One in a series of evenings and special screenings presented as part of the Paley 100 series at The Paley Center for Media in New York. This evening celebrates the DVD release of "Cold War," the 24-hour 1998 historical documentary miniseries. Host Pat Mitchell (president and CEO, The Paley Center for Media and series executive producer) offers opening remarks and provides background on the series, the website for which won the first-ever Peabody Award for an Internet site, and on the panelists, including executive producer Jeremy Isaacs, creator Ted Turner, and former President of the Soviet Union Mikhail Gorbachev.
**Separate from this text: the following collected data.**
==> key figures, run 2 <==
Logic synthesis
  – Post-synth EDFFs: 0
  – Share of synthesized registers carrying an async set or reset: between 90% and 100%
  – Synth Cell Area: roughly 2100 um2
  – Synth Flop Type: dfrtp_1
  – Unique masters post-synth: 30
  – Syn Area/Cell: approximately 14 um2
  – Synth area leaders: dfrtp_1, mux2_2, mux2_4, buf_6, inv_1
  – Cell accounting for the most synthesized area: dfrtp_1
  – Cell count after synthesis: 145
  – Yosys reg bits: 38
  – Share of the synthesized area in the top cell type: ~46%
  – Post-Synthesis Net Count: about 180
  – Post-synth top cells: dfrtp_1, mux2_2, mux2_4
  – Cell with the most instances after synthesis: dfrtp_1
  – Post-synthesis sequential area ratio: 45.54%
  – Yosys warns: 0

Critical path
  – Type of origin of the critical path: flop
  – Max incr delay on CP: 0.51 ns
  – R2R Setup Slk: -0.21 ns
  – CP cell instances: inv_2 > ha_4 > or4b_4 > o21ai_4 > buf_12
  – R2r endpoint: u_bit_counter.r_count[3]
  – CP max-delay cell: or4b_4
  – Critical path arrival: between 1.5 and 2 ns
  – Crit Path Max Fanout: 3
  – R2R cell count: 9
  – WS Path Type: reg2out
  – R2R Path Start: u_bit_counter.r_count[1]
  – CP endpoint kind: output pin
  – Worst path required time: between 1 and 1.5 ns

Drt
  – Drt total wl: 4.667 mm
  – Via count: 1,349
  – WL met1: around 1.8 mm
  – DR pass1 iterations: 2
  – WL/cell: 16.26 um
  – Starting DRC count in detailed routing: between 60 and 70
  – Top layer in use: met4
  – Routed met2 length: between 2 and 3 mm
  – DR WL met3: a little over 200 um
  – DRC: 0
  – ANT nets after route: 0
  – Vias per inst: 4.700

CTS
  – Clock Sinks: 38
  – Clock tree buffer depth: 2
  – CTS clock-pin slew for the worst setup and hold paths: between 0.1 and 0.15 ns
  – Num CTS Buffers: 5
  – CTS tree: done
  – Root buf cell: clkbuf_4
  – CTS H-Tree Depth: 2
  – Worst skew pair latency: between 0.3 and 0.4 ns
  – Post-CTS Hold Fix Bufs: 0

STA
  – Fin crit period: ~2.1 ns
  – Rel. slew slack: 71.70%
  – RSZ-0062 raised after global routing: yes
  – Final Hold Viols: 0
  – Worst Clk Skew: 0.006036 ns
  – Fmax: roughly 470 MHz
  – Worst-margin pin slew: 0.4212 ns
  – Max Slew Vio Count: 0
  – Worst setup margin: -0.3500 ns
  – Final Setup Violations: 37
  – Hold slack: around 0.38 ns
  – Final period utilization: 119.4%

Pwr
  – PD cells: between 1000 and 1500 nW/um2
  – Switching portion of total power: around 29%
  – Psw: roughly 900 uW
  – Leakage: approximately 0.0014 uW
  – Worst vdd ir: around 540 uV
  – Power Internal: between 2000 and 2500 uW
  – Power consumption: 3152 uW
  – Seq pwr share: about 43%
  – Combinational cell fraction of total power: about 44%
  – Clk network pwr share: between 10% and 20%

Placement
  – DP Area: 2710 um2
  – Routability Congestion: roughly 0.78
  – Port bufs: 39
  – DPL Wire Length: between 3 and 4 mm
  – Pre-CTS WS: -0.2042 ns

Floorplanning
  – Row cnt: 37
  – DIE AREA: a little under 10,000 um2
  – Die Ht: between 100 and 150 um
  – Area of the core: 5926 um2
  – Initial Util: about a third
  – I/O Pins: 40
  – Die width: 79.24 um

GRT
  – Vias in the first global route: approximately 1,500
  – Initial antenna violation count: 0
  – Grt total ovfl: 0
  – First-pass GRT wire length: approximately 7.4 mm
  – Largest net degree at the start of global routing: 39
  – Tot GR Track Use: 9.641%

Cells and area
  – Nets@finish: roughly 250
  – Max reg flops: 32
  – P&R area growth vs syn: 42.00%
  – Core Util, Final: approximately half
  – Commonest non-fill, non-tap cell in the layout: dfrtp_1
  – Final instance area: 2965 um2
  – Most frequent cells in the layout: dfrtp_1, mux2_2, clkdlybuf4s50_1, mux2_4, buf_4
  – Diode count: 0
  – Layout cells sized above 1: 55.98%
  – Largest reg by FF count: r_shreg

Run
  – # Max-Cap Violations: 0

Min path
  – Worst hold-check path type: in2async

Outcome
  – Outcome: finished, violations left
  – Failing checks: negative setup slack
A series of clips featuring roughly one minute from all twenty-four episodes is then shown, highlighting such events and topics as Winston Churchill's "Iron Curtain" speech, Joseph Stalin's "god-like" rise to power, the launch of Sputnik, the promise of "mutually-assured destruction," the Vietnam War and the fall of the Berlin Wall.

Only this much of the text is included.